* PROBLEM DESCRIPTION *
Please give back word for word the lines below, from the first one through the one with "Post-DP Area ... 1610 um2".

* Records excerpted from a collection *
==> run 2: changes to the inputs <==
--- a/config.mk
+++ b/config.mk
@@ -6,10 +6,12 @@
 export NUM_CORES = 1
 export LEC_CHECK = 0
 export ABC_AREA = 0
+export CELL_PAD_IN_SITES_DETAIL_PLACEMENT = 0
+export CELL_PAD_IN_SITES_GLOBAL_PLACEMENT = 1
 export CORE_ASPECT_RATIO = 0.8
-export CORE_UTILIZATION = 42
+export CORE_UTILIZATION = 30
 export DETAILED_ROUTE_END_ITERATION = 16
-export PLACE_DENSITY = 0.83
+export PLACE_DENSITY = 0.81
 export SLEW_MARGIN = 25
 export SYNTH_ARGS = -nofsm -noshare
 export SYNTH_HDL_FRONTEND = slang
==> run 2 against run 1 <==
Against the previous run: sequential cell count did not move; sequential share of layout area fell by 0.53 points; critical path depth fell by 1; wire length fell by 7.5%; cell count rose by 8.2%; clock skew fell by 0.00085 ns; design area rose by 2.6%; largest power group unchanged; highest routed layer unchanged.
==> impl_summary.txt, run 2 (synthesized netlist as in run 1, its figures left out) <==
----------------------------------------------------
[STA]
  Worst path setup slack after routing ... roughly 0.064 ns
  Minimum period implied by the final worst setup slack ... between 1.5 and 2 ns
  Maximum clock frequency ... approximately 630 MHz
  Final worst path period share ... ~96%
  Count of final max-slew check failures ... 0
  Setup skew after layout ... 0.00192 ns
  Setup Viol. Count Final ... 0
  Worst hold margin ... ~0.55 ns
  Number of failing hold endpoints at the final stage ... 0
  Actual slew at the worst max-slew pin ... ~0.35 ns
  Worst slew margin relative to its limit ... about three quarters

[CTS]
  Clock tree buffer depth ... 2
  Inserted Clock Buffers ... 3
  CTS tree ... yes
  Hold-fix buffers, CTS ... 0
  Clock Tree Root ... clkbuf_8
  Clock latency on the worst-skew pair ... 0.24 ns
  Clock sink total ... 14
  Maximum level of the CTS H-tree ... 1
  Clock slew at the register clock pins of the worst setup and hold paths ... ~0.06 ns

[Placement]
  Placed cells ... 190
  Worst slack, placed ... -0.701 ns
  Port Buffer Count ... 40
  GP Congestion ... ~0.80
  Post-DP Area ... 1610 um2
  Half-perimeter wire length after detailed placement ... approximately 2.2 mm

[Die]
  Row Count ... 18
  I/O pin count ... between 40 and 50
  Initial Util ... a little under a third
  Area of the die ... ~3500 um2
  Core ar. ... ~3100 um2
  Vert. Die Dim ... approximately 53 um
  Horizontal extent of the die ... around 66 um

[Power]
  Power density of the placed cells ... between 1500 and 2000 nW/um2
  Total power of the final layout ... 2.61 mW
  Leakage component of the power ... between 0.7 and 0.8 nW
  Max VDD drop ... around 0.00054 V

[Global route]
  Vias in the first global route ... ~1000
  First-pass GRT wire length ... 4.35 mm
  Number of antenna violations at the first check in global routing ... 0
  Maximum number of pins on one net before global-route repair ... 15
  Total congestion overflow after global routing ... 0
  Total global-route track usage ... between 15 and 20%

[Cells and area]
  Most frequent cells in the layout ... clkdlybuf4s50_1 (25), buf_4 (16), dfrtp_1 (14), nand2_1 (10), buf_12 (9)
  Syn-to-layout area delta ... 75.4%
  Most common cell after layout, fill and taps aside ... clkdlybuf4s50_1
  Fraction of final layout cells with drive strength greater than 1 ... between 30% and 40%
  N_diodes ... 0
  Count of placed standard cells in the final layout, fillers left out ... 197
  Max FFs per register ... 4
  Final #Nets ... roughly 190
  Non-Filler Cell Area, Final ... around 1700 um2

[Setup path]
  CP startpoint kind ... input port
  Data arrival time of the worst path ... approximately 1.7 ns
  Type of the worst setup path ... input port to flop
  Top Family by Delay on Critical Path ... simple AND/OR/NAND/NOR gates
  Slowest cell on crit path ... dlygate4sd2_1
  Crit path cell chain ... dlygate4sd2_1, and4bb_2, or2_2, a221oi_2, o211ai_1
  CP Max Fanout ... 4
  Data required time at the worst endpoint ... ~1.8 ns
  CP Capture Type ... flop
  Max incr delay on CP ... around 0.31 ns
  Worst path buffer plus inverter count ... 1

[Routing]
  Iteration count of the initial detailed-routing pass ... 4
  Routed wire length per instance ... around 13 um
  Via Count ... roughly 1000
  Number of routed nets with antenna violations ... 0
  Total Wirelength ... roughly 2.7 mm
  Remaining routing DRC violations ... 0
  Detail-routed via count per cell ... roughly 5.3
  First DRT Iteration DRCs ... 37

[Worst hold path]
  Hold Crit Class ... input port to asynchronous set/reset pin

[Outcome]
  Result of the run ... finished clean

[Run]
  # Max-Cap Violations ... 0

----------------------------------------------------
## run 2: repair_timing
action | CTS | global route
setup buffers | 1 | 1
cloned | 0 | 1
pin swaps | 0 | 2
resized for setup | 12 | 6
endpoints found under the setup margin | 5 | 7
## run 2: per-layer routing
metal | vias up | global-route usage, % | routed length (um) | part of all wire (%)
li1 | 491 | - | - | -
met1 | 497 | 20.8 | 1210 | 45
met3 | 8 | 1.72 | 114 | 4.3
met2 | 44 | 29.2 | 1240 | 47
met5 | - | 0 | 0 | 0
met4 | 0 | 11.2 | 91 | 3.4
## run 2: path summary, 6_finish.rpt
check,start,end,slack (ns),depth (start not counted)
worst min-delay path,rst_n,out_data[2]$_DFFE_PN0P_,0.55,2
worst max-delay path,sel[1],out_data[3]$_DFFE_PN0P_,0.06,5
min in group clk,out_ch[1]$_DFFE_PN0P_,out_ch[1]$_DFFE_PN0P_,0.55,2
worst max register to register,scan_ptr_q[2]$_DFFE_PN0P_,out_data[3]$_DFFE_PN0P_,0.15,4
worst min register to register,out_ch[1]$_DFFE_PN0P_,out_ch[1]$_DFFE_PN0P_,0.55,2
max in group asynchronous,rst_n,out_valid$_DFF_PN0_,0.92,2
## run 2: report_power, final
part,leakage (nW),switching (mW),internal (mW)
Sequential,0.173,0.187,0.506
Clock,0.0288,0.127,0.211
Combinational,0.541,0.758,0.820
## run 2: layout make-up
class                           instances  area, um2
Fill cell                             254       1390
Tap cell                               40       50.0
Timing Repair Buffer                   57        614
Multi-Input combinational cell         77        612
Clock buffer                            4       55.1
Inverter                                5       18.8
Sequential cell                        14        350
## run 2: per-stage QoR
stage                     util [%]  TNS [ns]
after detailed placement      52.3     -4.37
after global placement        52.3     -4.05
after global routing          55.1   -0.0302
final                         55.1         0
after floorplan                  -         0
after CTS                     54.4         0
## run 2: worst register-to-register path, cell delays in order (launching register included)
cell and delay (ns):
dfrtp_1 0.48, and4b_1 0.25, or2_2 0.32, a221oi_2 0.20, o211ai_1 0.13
`src/rtl/dcache_pkg.sv`:
```
// dcache_pkg -- shared types and constants for the direct-mapped data cache
// controller.
//   state_e          : controller FSM states
//   TAG_W / IDX_W    : default tag and index widths (32 lines of 32 bytes)
//   LINE_W / WORD_W  : cache line and CPU word widths
//   *_LSB constants  : bit positions of the address fields
package dcache_pkg;

  localparam int TAG_W    = 22;
  localparam int IDX_W    = 5;
  localparam int LINE_W   = 256;
  localparam int WORD_W   = 32;
  localparam int WSEL_W   = 3;   // word select inside a line
  localparam int OFF_W    = 5;   // byte offset inside a line

  localparam int WORD_LSB = 2;
  localparam int IDX_LSB  = OFF_W;
  localparam int TAG_LSB  = OFF_W + IDX_W;

  typedef enum logic [1:0] {
    S_IDLE        = 2'd0,
    S_WRITEBACK   = 2'd1,
    S_ALLOCATE    = 2'd2,
    S_REFILL_DONE = 2'd3
  } state_e;

endpackage

```
`src/rtl/dcache_word_merge.sv`:
```
// dcache_word_merge -- combinational insert of one 32-bit word into a line.
//   line_i : original cache line
//   sel_i  : word position within the line
//   word_i : word to insert
//   line_o : line with the selected word replaced
module dcache_word_merge
  import dcache_pkg::*;
(
  input  logic [LINE_W-1:0] line_i,
  input  logic [WSEL_W-1:0] sel_i,
  input  logic [WORD_W-1:0] word_i,
  output logic [LINE_W-1:0] line_o
);

  for (genvar gi = 0; gi < LINE_W / WORD_W; gi++) begin : g_word
    assign line_o[gi*WORD_W +: WORD_W] =
      (sel_i == WSEL_W'(gi)) ? word_i : line_i[gi*WORD_W +: WORD_W];
  end

endmodule

```
`src/rtl/dcache_ctrl.sv`:
```
// dcache_ctrl -- write-back, write-allocate, direct-mapped data cache
// controller. The tag/data SRAM lives outside; it is read combinationally
// at the index of cpu_addr_i and written on the clock edge when sram_we_o=1.
//   clk_i, rst_i                : clock, asynchronous active-high reset
//   cpu_req_i/we_i/addr_i/wdata_i, cpu_rdata_o, stall_o : CPU side
//   sram_*_i                    : SRAM entry at the current index
//   sram_we_o, sram_*_o         : SRAM write port (same index)
//   mem_enable_o/write_o/addr_o/data_o, mem_data_i, mem_ack_i : line memory
//   hit_cnt_o, miss_cnt_o       : only when DCACHE_PERF_CNT_EN is defined
// Optional feature macro: DCACHE_PERF_CNT_EN (saturating hit/miss counters).
module dcache_ctrl #(
  parameter int TAG_W = dcache_pkg::TAG_W,
  parameter int IDX_W = dcache_pkg::IDX_W
) (
  input  logic                          clk_i,
  input  logic                          rst_i,
  input  logic                          cpu_req_i,
  input  logic                          cpu_we_i,
  input  logic [31:0]                   cpu_addr_i,
  input  logic [31:0]                   cpu_wdata_i,
  output logic [31:0]                   cpu_rdata_o,
  output logic                          stall_o,
  input  logic                          sram_valid_i,
  input  logic                          sram_dirty_i,
  input  logic [TAG_W-1:0]              sram_tag_i,
  input  logic [dcache_pkg::LINE_W-1:0] sram_line_i,
  output logic                          sram_we_o,
  output logic                          sram_valid_o,
  output logic                          sram_dirty_o,
  output logic [TAG_W-1:0]              sram_tag_o,
  output logic [dcache_pkg::LINE_W-1:0] sram_line_o,
  output logic                          mem_enable_o,
  output logic                          mem_write_o,
  output logic [31:0]                   mem_addr_o,
  output logic [dcache_pkg::LINE_W-1:0] mem_data_o,
  input  logic [dcache_pkg::LINE_W-1:0] mem_data_i,
  input  logic                          mem_ack_i
`ifdef DCACHE_PERF_CNT_EN
  ,
  output logic [31:0]                   hit_cnt_o,
  output logic [31:0]                   miss_cnt_o
`endif
);
  import dcache_pkg::*;

  // Address fields; the low two bits select a byte and are not used.
  logic [TAG_W-1:0]  tag;
  logic [IDX_W-1:0]  idx;
  logic [WSEL_W-1:0] wsel;
  logic [1:0]        unused_byte_off;

  assign tag             = cpu_addr_i[31 -: TAG_W];
  assign idx             = cpu_addr_i[OFF_W +: IDX_W];
  assign wsel            = cpu_addr_i[WORD_LSB +: WSEL_W];
  assign unused_byte_off = cpu_addr_i[1:0];

  state_e state_q;
  logic   hit;
  logic   in_idle;
  logic   [LINE_W-1:0] merged_line;

  assign in_idle = (state_q == S_IDLE);
  assign hit     = cpu_req_i & sram_valid_i & (sram_tag_i == tag);

  dcache_word_merge u_merge (
    .line_i (sram_line_i),
    .sel_i  (wsel),
    .word_i (cpu_wdata_i),
    .line_o (merged_line)
  );

  // ---------------------------------------------------------------------
  // CPU side: loads hit with zero added latency; a miss stalls in the same
  // cycle it is presented.
  // ---------------------------------------------------------------------
  assign cpu_rdata_o = sram_line_i[{wsel, 5'b0} +: WORD_W];
  assign stall_o     = !in_idle | (cpu_req_i & !hit);

  // ---------------------------------------------------------------------
  // Memory side: address comes from the victim tag during writeback and
  // from the requested tag during allocation.
  // ---------------------------------------------------------------------
  assign mem_enable_o = (state_q == S_WRITEBACK) | (state_q == S_ALLOCATE);
  assign mem_write_o  = (state_q == S_WRITEBACK);
  assign mem_addr_o   = (state_q == S_WRITEBACK) ? {sram_tag_i, idx, 5'b0}
                                                 : {tag, idx, 5'b0};
  assign mem_data_o   = sram_line_i;

  // ---------------------------------------------------------------------
  // SRAM write port: store hit merges a word and marks the line dirty; a
  // refill writes the fetched line clean under the new tag.
  // ---------------------------------------------------------------------
  always_comb begin
    sram_we_o    = 1'b0;
    sram_valid_o = 1'b1;
    sram_dirty_o = 1'b1;
    sram_tag_o   = sram_tag_i;
    sram_line_o  = merged_line;
    if (in_idle) begin
      // Reset forces IDLE, so the store-hit path is the only write that
      // needs explicit gating while rst_i is high.
      sram_we_o = hit & cpu_we_i & !rst_i;
    end else if (state_q == S_ALLOCATE && mem_ack_i) begin
      sram_we_o    = 1'b1;
      sram_dirty_o = 1'b0;
      sram_tag_o   = tag;
      sram_line_o  = mem_data_i;
    end
  end

  // ---------------------------------------------------------------------
  // Controller FSM
  // ---------------------------------------------------------------------
  always_ff @(posedge clk_i or posedge rst_i) begin
    if (rst_i) begin
      state_q <= S_IDLE;
    end else begin
      case (state_q)
        S_IDLE: begin
          if (cpu_req_i && !hit) begin
            state_q <= (sram_valid_i && sram_dirty_i) ? S_WRITEBACK : S_ALLOCATE;
          end
        end
        S_WRITEBACK: begin
          if (mem_ack_i) state_q <= S_ALLOCATE;
        end
        S_ALLOCATE: begin
          if (mem_ack_i) state_q <= S_REFILL_DONE;
        end
        default: state_q <= S_IDLE;   // REFILL_DONE lasts one cycle
      endcase
    end
  end

`ifdef DCACHE_PERF_CNT_EN
  // The replayed access right after a refill hits by construction and is
  // already accounted for as a miss, so it is excluded from the hit count.
  logic [31:0] hit_cnt_q, hit_cnt_d;
  logic [31:0] miss_cnt_q, miss_cnt_d;
  logic        after_refill_q;
  logic        count_hit, count_miss;

  assign count_hit  = in_idle & hit & !after_refill_q;
  assign count_miss = in_idle & cpu_req_i & !hit;

  always_comb begin
    hit_cnt_d  = hit_cnt_q;
    miss_cnt_d = miss_cnt_q;
    if (count_hit && hit_cnt_q != '1)   hit_cnt_d  = hit_cnt_q + 32'd1;
    if (count_miss && miss_cnt_q != '1) miss_cnt_d = miss_cnt_q + 32'd1;
  end

  always_ff @(posedge clk_i or posedge rst_i) begin
    if (rst_i) begin
      hit_cnt_q      <= '0;
      miss_cnt_q     <= '0;
      after_refill_q <= 1'b0;
    end else begin
      hit_cnt_q      <= hit_cnt_d;
      miss_cnt_q     <= miss_cnt_d;
      after_refill_q <= (state_q == S_REFILL_DONE);
    end
  end

  assign hit_cnt_o  = hit_cnt_q;
  assign miss_cnt_o = miss_cnt_q;
`endif

endmodule
```
`config.mk`:
```
export PLATFORM = sky130hd
export DESIGN_NAME = dcache_ctrl
export DESIGN_NICKNAME = d
export VERILOG_FILES = /design/src/rtl/dcache_pkg.sv /design/src/rtl/dcache_word_merge.sv /design/src/rtl/dcache_ctrl.sv
export SDC_FILE = /design/constraint.sdc
export NUM_CORES = 1
export LEC_CHECK = 0
export BUFFER_PORTS_ARGS = -buffer_cell sky130_fd_sc_hd__buf_2
export CAP_MARGIN = 20
export CORE_AREA = 5 5 474 476
export CTS_CLUSTER_SIZE = 16
export DETAILED_ROUTE_END_ITERATION = 10
export DIE_AREA = 0 0 479 481
export PLACE_DENSITY = 0.3
export REMOVE_ABC_BUFFERS = 1
export SETUP_SLACK_MARGIN = 0.15
export SYNTH_ARGS = -nofsm -noshare
export SYNTH_HDL_FRONTEND = slang
export SYNTH_SLANG_ARGS = --single-unit
```
`constraint.sdc`:
```
create_clock -name clk_i -period 3.4 [get_ports clk_i]
set_input_delay 0 -clock clk_i [delete_from_list [all_inputs] [get_ports clk_i]]
set_output_delay 0 -clock clk_i [all_outputs]
set_load 0.02 [all_outputs]
```
==> results by stage <==
Status:
- The flow ran to the end, and the final reports show no timing, DRC or antenna violations.

GRT:
- The largest net degree at the start of global routing is 94.
- Across every metal layer, demand over resource in global routing totals 0.170.
- For met1 alone, demand over resource in global routing was 0.181.
- For this run, global-route usage on met2 was measured as 0.296.
- Summed over all layers, the global routing overflow is 0.
- The first global-routing pass estimated between 200000 and 250000 µm of wire.
- The met3 usage in global routing is 0.101.
- The initial antenna violation count is ~210.
- The global routing stage identified its most utilized layer as met2.
- The number of global-route vias before repair came to between 15k and 20k.

Flow run:
- Max-cap violations in this run came to 0.

CTS:
- The root cell of the clock tree is clkbuf_16.
- In this run, post-CTS repair resized a total of 0 instances.
- Clock latency on the worst-skew pair, taken at its later pin, is ~220 ps.
- The post-CTS clock slew at the launch and capture registers of the worst setup and hold paths is around 30 ps.
- CTS built an H-tree with a depth of 1.
- The CTS tree is built.
- The buffer levels on the longest clock path is 2.
- The number of sinks handled by clock tree synthesis is 2.
- The total CTS buffers is 3.

Worst setup path:
- The required arrival time at the worst endpoint is 3400 ps.
- The sort of element at the end of the critical path is a primary output.
- Among all stages on the critical path, the largest delay is contributed by o21ai_0.
- The startpoint kind of the worst setup timing path is a flip-flop.
- The largest fanout on the critical path is a little over 70.
- The buffers plus inverters on the worst setup path is 6.
- The cell with the most instances on the worst path is buf_4.
- The kind of critical path is flip-flop to primary output.
- Traced cell by cell, the critical path runs through inv_1 > ha_1 > inv_2 > and3_4 > buf_4 > buf_4 > buf_12 > o21ai_0 > buf_2.
- The number of cells on the worst reg-to-reg path is 7.
- The kind of cell with the highest combined delay along the critical path is buffers and inverters.
- The critical path crosses 9 cells after its start point.
- For the worst setup path, the data arrival time is about 2900 ps.
- The stage delay of the slowest cell on the critical path is about 700 ps.

Final layout:
- The post-route non-filler standard cell count is between 5k and 6k.
- Leaving out fill and tap cells, the most frequent cells in the layout are buf_2, nand2_1, mux2i_1.
- The number of flip-flops in the largest register is 2.
- The filler cells instantiated in the layout total between 20k and 30k.
- The fraction of layout instances using a drive strength above 1 is 0.603.
- The most common library cell in the layout ignoring fill and taps is buf_2.
- The largest registers in the layout are state_q x2.
- The relative area change from synthesis to final layout is 72.7%.
- The most flop-heavy register is state_q.
- After the last flow step, the layout net total stands at 2888.
- The fraction of the core area covered by cells at the end of the flow is 0.0820.

Drt:
- The total wirelength of the detailed-routed design is between 200000 and 250000 µm.
- The first detailed-routing pass took 5 iterations.
- After detailed routing, the number of vias per cell comes to 3.05.
- In this run the remaining antenna-violating nets after routing total 0.
- The via count is around 16k.
- The count of routing violations after the opening detailed-route iteration is approximately 1.3k.
- For this run, design rule violations remaining after detail routing come to 0.
- The detailed-route wire length per cell is 39.7 µm.

Yosys:
- Averaged over all synthesized cells, the footprint is 7.28 µm².
- Counting flops and latches in the post-synthesis netlist gives 2.
- After synthesis the cells add up to 0.0105 mm².
- In the synthesized netlist the async set-or-reset flop fraction comes to 1.00.
- The number of enable flip-flop cells after synthesis is 0.
- The synthesized instance count is around 1.4k.
- Yosys attributes the largest share of cell area to mux2i_1, buf_4, mux4_2, nand2_1, o21ai_0.
- In this run, distinct cell masters in the synthesized netlist total 38.
- The synthesis warning total is 0.
- The prevailing post-synth register cell is dfrtp_1.
- The dominant cell type by area after synthesis is mux2i_1.
- The portion of synthesized cell area occupied by the leading cell type is 0.245.
- Of the synthesized area, sequential elements account for 0.00478.

STA:
- The worst pin sits at a relative slew slack of 0.448.
- The final number of hold-violating endpoints was 0.
- The time the worst path needs with I/O delays and setup is ~2900 ps.
- The setup clock skew after layout is around 1.8 ps.
- The worst path setup slack after routing is about 530 ps.
- The count of pins over their slew limit came to 0.
- Setup repair after global routing left no endpoint under its margin.
- The peak clock frequency supported by timing is around 350 MHz.
- The pin slew with the least headroom to its limit is 819 ps.
- Of the available clock period, the critical path in the final layout requires 0.844.
- The number of failing setup endpoints in the final timing report is 0.
- The worst hold-check slack is approximately 0.14 ps.

Floorplanning:
- In this run the vertical extent of the chip is between 400 and 500 µm.
- The area enclosed by the die boundary is about 0.23 mm².
- The standard-cell row count is around 170.
- After floorplanning, the core was sized to cover 0.221 mm².
- The die is around 480 µm wide.
- The initial core utilization is 0.0475.
- approximately 1.2k I/O pins were placed.

Power:
- The internal power of the cells totals between 2 and 2.5 mW.
- In this run the static leakage power is roughly 8 nW.
- VDD sags by at most roughly 440 µV.
- The power density normalized to cell area is between 400 and 500 mW/mm².
- Of the total power, the share spent switching nets is 0.738.
- The net switching component of the power is 6.17 mW.
- The share of total power dissipated in the clock network is 0.021.
- The power share of the sequential group is 0.007.
- Of the total power, combinational logic draws 0.972.

Hold path:
- The number of stages on the worst hold path is 0.
- The tightest min-delay check is of the primary input to primary output type.

Placement:
- At the end of routability-driven placement, the weighted congestion stood at between 0.9 and 1.
- Input and output buffers added on the ports amount to 1190.
- The setup slack after placement is around 450 ps.
- The sum of net half-perimeters after detailed placement is approximately 190000 µm.
- In this run, placement finished with an instance count of around 5.2k.
metal layers:
metal	wire (µm)	vias up
met5	748	-
met4	4890	114
met3	30700	342
met2	98200	1271
met1	73100	7712
li1	-	6491
Yosys cell counts, drive strengths merged, types with 2 or more instances:
| library cell | count |
|---|---|
| buf | 377 |
| dfrtp | 2 |
| nor2 | 2 |
| ha | 4 |
| nand2 | 327 |
| nor4 | 5 |
| nor3 | 4 |
| inv | 5 |
| clkbuf | 36 |
| nand3b | 3 |
| mux2 | 54 |
| conb | 2 |
| o21ai | 259 |
| a21oi | 2 |
| mux2i | 256 |
| nor3b | 3 |
| xor2 | 22 |
| mux4 | 64 |
power groups by stage:
| stage | clock network [mW] | registers, mW | logic, mW |
|---|---|---|---|
| after floorplan | 0 | 0.0507 | 2.96 |
| after global placement | 0 | 0.0540 | 8.48 |
| after detailed placement | 0 | 0.0538 | 8.45 |
| after CTS | 0.179 | 0.0536 | 8.48 |
| after global routing | 0.181 | 0.0563 | 8.78 |
| final | 0.177 | 0.0547 | 8.13 |
logic make-up after synthesis:
logic type / count (synthesis) / share of synthesized area
other: 2 / 0.000717
AO/OA/AOI/OAI: 269 / 0.131
AND/OR/NAND/NOR: 348 / 0.131
adder cells (fa/ha/maj): 4 / 0.00478
XOR/XNOR: 22 / 0.0184
multiplexers: 374 / 0.440
flip-flops: 2 / 0.00478
buffers and inverters: 418 / 0.269
final timing paths:
path                               start               end  slack, ps
max reg2reg                   state_q[1]        state_q[0]       1450
min in group asynchronous          rst_i        state_q[0]        200
min reg2reg                   state_q[0]        state_q[0]        600
max                           state_q[0]  sram_line_o[117]        530
min                        cpu_addr_i[5]     mem_addr_o[5]        0.1
max in group asynchronous          rst_i        state_q[1]       3080
what timing repair did:
action                     CTS  global route
hold buffers                 1             0
buffers inserted             0             3
setup endpoints to repair    0             2
hold endpoints to repair     2             0
final cells by class:
class | count | area (µm²) | share of cell area
Tap cell | 2887 | 3610 | 0.200
Antenna cell | 60 | 150 | 0.00830
Inverter | 5 | 18.8 | 0.00104
Sequential cell | 2 | 50.0 | 0.00277
Clock buffer | 3 | 75.1 | 0.00415
Timing Repair Buffer | 1244 | 6530 | 0.361
Multi-Input combinational cell | 1023 | 7650 | 0.423
worst reg2reg max path: stages, from the launching register on:
cell and delay (ps):
dfrtp_1 450, inv_1 120, ha_1 360, o21bai_1 320, nand2_1 130, a211oi_1 220
o21ai_0 120, o311a_1 130
per-stage QoR:
step	total power, mW	cell area [µm²]	setup TNS, ps
6_report	8.36	18100	0
3_5_place_dp	8.51	17800	0
3_3_place_gp	8.54	17800	0
4_1_cts	8.71	17900	0
2_1_floorplan	3.01	7690	-2142320
5_1_grt	9.01	18000	0
No activity file was read; power rests on OpenSTA's default activity.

* WRITTEN RESPONSE *
==> run 2: changes to the inputs <==
--- a/config.mk
+++ b/config.mk
@@ -6,10 +6,12 @@
 export NUM_CORES = 1
 export LEC_CHECK = 0
 export ABC_AREA = 0
+export CELL_PAD_IN_SITES_DETAIL_PLACEMENT = 0
+export CELL_PAD_IN_SITES_GLOBAL_PLACEMENT = 1
 export CORE_ASPECT_RATIO = 0.8
-export CORE_UTILIZATION = 42
+export CORE_UTILIZATION = 30
 export DETAILED_ROUTE_END_ITERATION = 16
-export PLACE_DENSITY = 0.83
+export PLACE_DENSITY = 0.81
 export SLEW_MARGIN = 25
 export SYNTH_ARGS = -nofsm -noshare
 export SYNTH_HDL_FRONTEND = slang
==> run 2 against run 1 <==
Against the previous run: sequential cell count did not move; sequential share of layout area fell by 0.53 points; critical path depth fell by 1; wire length fell by 7.5%; cell count rose by 8.2%; clock skew fell by 0.00085 ns; design area rose by 2.6%; largest power group unchanged; highest routed layer unchanged.
==> impl_summary.txt, run 2 (synthesized netlist as in run 1, its figures left out) <==
----------------------------------------------------
[STA]
  Worst path setup slack after routing ... roughly 0.064 ns
  Minimum period implied by the final worst setup slack ... between 1.5 and 2 ns
  Maximum clock frequency ... approximately 630 MHz
  Final worst path period share ... ~96%
  Count of final max-slew check failures ... 0
  Setup skew after layout ... 0.00192 ns
  Setup Viol. Count Final ... 0
  Worst hold margin ... ~0.55 ns
  Number of failing hold endpoints at the final stage ... 0
  Actual slew at the worst max-slew pin ... ~0.35 ns
  Worst slew margin relative to its limit ... about three quarters

[CTS]
  Clock tree buffer depth ... 2
  Inserted Clock Buffers ... 3
  CTS tree ... yes
  Hold-fix buffers, CTS ... 0
  Clock Tree Root ... clkbuf_8
  Clock latency on the worst-skew pair ... 0.24 ns
  Clock sink total ... 14
  Maximum level of the CTS H-tree ... 1
  Clock slew at the register clock pins of the worst setup and hold paths ... ~0.06 ns

[Placement]
  Placed cells ... 190
  Worst slack, placed ... -0.701 ns
  Port Buffer Count ... 40
  GP Congestion ... ~0.80
  Post-DP Area ... 1610 um2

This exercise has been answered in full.